What is required — Every line containing "NULL" should be identified and copied from the data below.

Stored data —
══════════════════════════════
Source: an optimization exercise on an open RTL-to-GDS flow (aim: a short achievable clock period and few clock cycles). Production flows keep margins and buffers that such runs may drop. Where RTL was checked, it was by simulation tests only, not by an equivalence proof against the original. Function not checked in runs 1 and 5: the RTL went through the layout flow alone. Power is estimated from default activity; no workload was simulated.

===== flow/run.sh =====
#!/bin/bash
# Layout flow: the standard flow (standard.sh: ORFS with the standard
# synthesis), with two changes to how the layout is made; the constraints
# (constraint.sdc) are unchanged:
#  - timing repair aims at a larger setup slack margin, so that it works
#    towards the period the design can reach rather than the design's 13 ns;
#  - after global placement, flow/outbuf.tcl moves each output port's buffer
#    next to the register that feeds it (detailed placement legalizes it).
# Each tool's log is in orfs/logs/; make's own output is in flow_make.log.
set -euo pipefail
MARGIN=${MARGIN:-9}
sed -e "s|SETUP_SLACK_MARGIN=[-0-9.]*|SETUP_SLACK_MARGIN=$MARGIN POST_GLOBAL_PLACE_TCL=$PWD/flow/outbuf.tcl|" standard.sh > standard_margin.sh
grep -q "SETUP_SLACK_MARGIN=$MARGIN" standard_margin.sh
bash standard_margin.sh finish > flow_make.log 2>&1

===== flow/outbuf.tcl =====
# Move the buffer of each output port, and any inverter or buffer between
# it and the register that feeds it, next to that register, so that the
# buffer, not the register, drives the wire to the pin. Detailed placement
# legalizes the moved cells afterwards.
proc outbuf_driver {inst} {
  foreach it [$inst getITerms] {
    if {[$it isInputSignal] && [$it getNet] != "NULL"} {
      foreach jt [[$it getNet] getITerms] {
        if {[$jt isOutputSignal]} { return [$jt getInst] }
      }
    }
  }
  return ""
}
proc outbuf_is_single {inst} {
  set n 0
  foreach it [$inst getITerms] {
    if {[$it isInputSignal] && [$it getNet] != "NULL"} { incr n }
  }
  set m [[$inst getMaster] getName]
  return [expr {$n == 1 && [regexp {__(inv|buf|clkbuf|clkinv)_} $m]}]
}
set block [ord::get_db_block]
set moved 0
foreach bterm [$block getBTerms] {
  if {[$bterm getIoType] != "OUTPUT"} { continue }
  set net [$bterm getNet]
  if {$net == "NULL"} { continue }
  set buf ""
  foreach it [$net getITerms] {
    if {[$it isOutputSignal]} { set buf [$it getInst] }
  }
  if {$buf == ""} { continue }
  set chain [list $buf]
  set src [outbuf_driver $buf]
  while {$src != "" && [outbuf_is_single $src] && [llength $chain] < 4} {
    lappend chain $src
    set src [outbuf_driver $src]
  }
  if {$src == ""} { continue }
  set loc [$src getLocation]
  foreach c $chain {
    $c setLocation [lindex $loc 0] [lindex $loc 1]
    incr moved
  }
}
puts "outbuf: moved $moved cells next to the registers that drive the outputs"

===== standard.sh =====
#!/bin/bash
# synth_recipe.tcl (not shown) runs the flow's synth.tcl, then flattens the netlist and writes it again
# the make line also repeats each setting of config.mk as NAME=value (left out here)
make -C /OpenROAD-flow-scripts/flow DESIGN_CONFIG=/design/flow/config.mk WORK_HOME=/design/flow/orfs CLKGATE_MAP_FILE= SYNTH_SCRIPT=/design/flow/synth_recipe.tcl "${@:-finish}"

===== config.mk =====
export PLATFORM = sky130hd
export DESIGN_NAME = cpu_pipeline
export DESIGN_NICKNAME = cpu_pipeline
export VERILOG_FILES = /design/flow/design.v
export SDC_FILE = /design/flow/constraint.sdc
export NUM_CORES = 8
export LEC_CHECK = 0
export CAP_MARGIN = 40
export CORE_MARGIN = 2
export CORE_UTILIZATION = 40
export CTS_CLUSTER_DIAMETER = 100
export CTS_CLUSTER_SIZE = 20
export PLACE_DENSITY = 0.6
export SETUP_SLACK_MARGIN = 5
export SLEW_MARGIN = 40

===== constraint.sdc =====
create_clock -name core_clock -period 13.0 [get_ports {clk}]
set_input_delay 2.6000 -clock core_clock [delete_from_list [all_inputs] [get_ports {clk}]]
set_output_delay 2.6000 -clock core_clock [all_outputs]
set_load 0.01 [all_outputs]

===== design.v =====
module ALU (
    input  [31:0] A,
    input  [31:0] B,
    input  [3:0]  shh,           
    input  [7:0]  shl,           
    input  arith,                
    input  sub,                  
    input  op_slt, op_sltu,
    input  op_and, op_or, op_xor, op_nor, op_passb,
    input  op_sll, op_srl, op_sra,
    output [31:0] S
);
wire [31:0] Bx = B ^ {32{sub}};
wire [31:0] p0 = A ^ Bx;
wire [31:0] g0 = A & Bx;
wire [32*6-1:0] G, P;
assign G[31:0] = {g0[31:1], g0[0] | (p0[0] & sub)};
assign P[31:0] = p0;
genvar i, l;
generate
for (l = 0; l < 5; l = l + 1) begin : lv
    for (i = 0; i < 32; i = i + 1) begin : b
        if (i < (1 << l)) begin : pass
            assign G[32*(l+1)+i] = G[32*l+i];
            assign P[32*(l+1)+i] = P[32*l+i];
        end else begin : op
            assign G[32*(l+1)+i] = G[32*l+i] | (P[32*l+i] & G[32*l+i-(1<<l)]);
            assign P[32*(l+1)+i] = P[32*l+i] & P[32*l+i-(1<<l)];
        end
    end
end
endgenerate
wire [31:0] c = G[32*5 +: 32];               
wire        fill = op_sra & B[31];
wire [31:0] fillw = {32{fill}};
wire [38:0] r1 = ({39{shh[0]}} & {fillw[6:0], B})
               | ({39{shh[1]}} & {fillw[14:0], B[31:8]})
               | ({39{shh[2]}} & {fillw[22:0], B[31:16]})
               | ({39{shh[3]}} & {fillw[30:0], B[31:24]});
wire [31:0] l1 = ({32{shh[0]}} & B)
               | ({32{shh[1]}} & {B[23:0], 8'd0})
               | ({32{shh[2]}} & {B[15:0], 16'd0})
               | ({32{shh[3]}} & {B[7:0], 24'd0});
reg  [31:0] shr_r, shl_r;
integer j;
always @(*) begin
    shr_r = 32'd0;
    shl_r = 32'd0;
    for (j = 0; j < 8; j = j + 1) begin
        shr_r = shr_r | ({32{shl[j]}} & r1[j +: 32]);
        shl_r = shl_r | ({32{shl[j]}} & (l1 << j));
    end
end
wire [31:0] other = ({32{op_and}}   & (A & B))
                  | ({32{op_or}}    & (A | B))
                  | ({32{op_xor}}   & (A ^ B))
                  | ({32{op_nor}}   & ~(A | B))
                  | ({32{op_passb}} & B)
                  | ({32{op_sll}}   & shl_r)
                  | ({32{op_srl | op_sra}} & shr_r);
wire [31:1] s0 = ({31{arith}} &  p0[31:1]) | other[31:1];    
wire [31:1] s1 = ({31{arith}} & ~p0[31:1]) | other[31:1];    
assign S[31:1] = (s0 & ~c[30:0]) | (s1 & c[30:0]);
wire base0 = (arith & (p0[0] ^ sub)) | other[0];
wire t0 = base0 | (op_slt & (p0[31] | A[31]))  | (op_sltu & ~g0[31]);               
wire t1 = base0 | (op_slt & ~p0[31] & A[31])   | (op_sltu & ~g0[31] & ~p0[31]);    
assign S[0] = c[30] ? t1 : t0;
endmodule
module KSAdd #(parameter W = 30) (
    input  [W-1:0] a,
    input  [W-1:0] b,
    input          cin,
    output [W-1:0] s
);
wire [W-1:0] p0 = a ^ b;
wire [W-1:0] g0 = a & b;
localparam L = (W <= 1) ? 1 : (W <= 2) ? 1 : (W <= 4) ? 2 : (W <= 8) ? 3 : (W <= 16) ? 4 : (W <= 32) ? 5 : 6;
wire [W*(L+1)-1:0] G, P;
assign G[W-1:0] = {g0[W-1:1], g0[0] | (p0[0] & cin)};
assign P[W-1:0] = p0;
genvar i, l;
generate
for (l = 0; l < L; l = l + 1) begin : lv
    for (i = 0; i < W; i = i + 1) begin : b
        if (i < (1 << l)) begin : pass
            assign G[W*(l+1)+i] = G[W*l+i];
            assign P[W*(l+1)+i] = P[W*l+i];
        end else begin : op
            assign G[W*(l+1)+i] = G[W*l+i] | (P[W*l+i] & G[W*l+i-(1<<l)]);
            assign P[W*(l+1)+i] = P[W*l+i] & P[W*l+i-(1<<l)];
        end
    end
end
endgenerate
wire [W-1:0] c = G[W*L +: W];                
assign s = p0 ^ {c[W-2:0], cin};
endmodule
module ALUControl (
    input  [31:0] ir,
    output op_add, op_sub, op_slt, op_sltu,
    output op_and, op_or, op_xor, op_nor, op_passb,
    output op_sll, op_srl, op_sra
);
wire [5:0] op = ir[31:26];
wire [5:0] fn = ir[5:0];
wire is_r = (op == 6'h00);
assign op_add   = (is_r & (fn == 6'h20 | fn == 6'h21)) | op == 6'h08 | op == 6'h09 |
                  op == 6'h23 | op == 6'h2b;
assign op_sub   = is_r & (fn == 6'h22 | fn == 6'h23);
assign op_slt   = (is_r & fn == 6'h2a) | op == 6'h0a;
assign op_sltu  = (is_r & fn == 6'h2b) | op == 6'h0b;
assign op_and   = (is_r & fn == 6'h24) | op == 6'h0c;
assign op_or    = is_r & fn == 6'h25;
assign op_xor   = is_r & fn == 6'h26;
assign op_nor   = is_r & fn == 6'h27;
assign op_passb = op == 6'h0f | op == 6'h03 | (is_r & fn == 6'h09);
assign op_sll   = is_r & fn == 6'h00;
assign op_srl   = is_r & fn == 6'h02;
assign op_sra   = is_r & fn == 6'h03;
endmodule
══════════════════════════════
Exercise result —
    if {[$it isInputSignal] && [$it getNet] != "NULL"} {
    if {[$it isInputSignal] && [$it getNet] != "NULL"} { incr n }
  if {$net == "NULL"} { continue }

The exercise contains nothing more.